Task to carry out: Filter the lines below, copying only those with the string "input".

Records to use:
┄┄┄┄┄┄┄┄┄┄┄┄┄┄┄┄┄┄┄┄
File: src/rtl/pipe_game_pkg.sv
// Shared types and constants for the pipe game: FSM states and BCD score types.
package pipe_game_pkg;

  typedef enum logic [1:0] {
    IDLE = 2'd0,
    PLAY = 2'd1,
    OVER = 2'd2
  } state_t;

  typedef logic [3:0]  bcd_digit_t;
  typedef logic [11:0] bcd_score_t;

  localparam bcd_score_t SCORE_MAX = 12'h999;

  // Saturating single-step BCD increment, used to predict a score one edge ahead.
  function automatic bcd_score_t bcd_inc(input bcd_score_t value);
    bcd_score_t result;
    result = value;
    if (value != SCORE_MAX) begin
      if (value[3:0] != 4'd9) begin
        result[3:0] = value[3:0] + 4'd1;
      end else begin
        result[3:0] = 4'd0;
        if (value[7:4] != 4'd9) begin
          result[7:4] = value[7:4] + 4'd1;
        end else begin
          result[7:4]  = 4'd0;
          result[11:8] = value[11:8] + 4'd1;
        end
      end
    end
    return result;
  endfunction

endpackage

File: src/rtl/bcd_counter.sv
// Three-digit BCD counter with synchronous clear, increment enable and
// saturation at 999.
module bcd_counter
  import pipe_game_pkg::*;
(
  input  logic       i_clk,
  input  logic       i_rst,
  input  logic       i_clr,
  input  logic       i_inc,
  output bcd_score_t o_value
);

  bcd_score_t value_reg;
  bcd_score_t value_next;
  logic [2:0] carry;

  // Blocking the first carry at 999 freezes every digit, giving saturation.
  assign carry[0] = i_inc && (value_reg != SCORE_MAX);

  generate
    for (genvar gi = 0; gi < 3; gi++) begin : g_digit
      bcd_digit_t digit;
      assign digit = value_reg[gi*4 +: 4];
      assign value_next[gi*4 +: 4] = i_clr    ? 4'd0 :
                                     carry[gi] ? ((digit == 4'd9) ? 4'd0 : digit + 4'd1) :
                                                 digit;
      if (gi < 2) begin : g_carry
        assign carry[gi+1] = carry[gi] && (digit == 4'd9);
      end
    end
  endgenerate

  always_ff @(posedge i_clk or posedge i_rst) begin
    if (i_rst) begin
      value_reg <= '0;
    end else begin
      value_reg <= value_next;
    end
  end

  assign o_value = value_reg;

endmodule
┄┄┄┄┄┄┄┄┄┄┄┄┄┄┄┄┄┄┄┄
Written solution:
  function automatic bcd_score_t bcd_inc(input bcd_score_t value);
  input  logic       i_clk,
  input  logic       i_rst,
  input  logic       i_clr,
  input  logic       i_inc,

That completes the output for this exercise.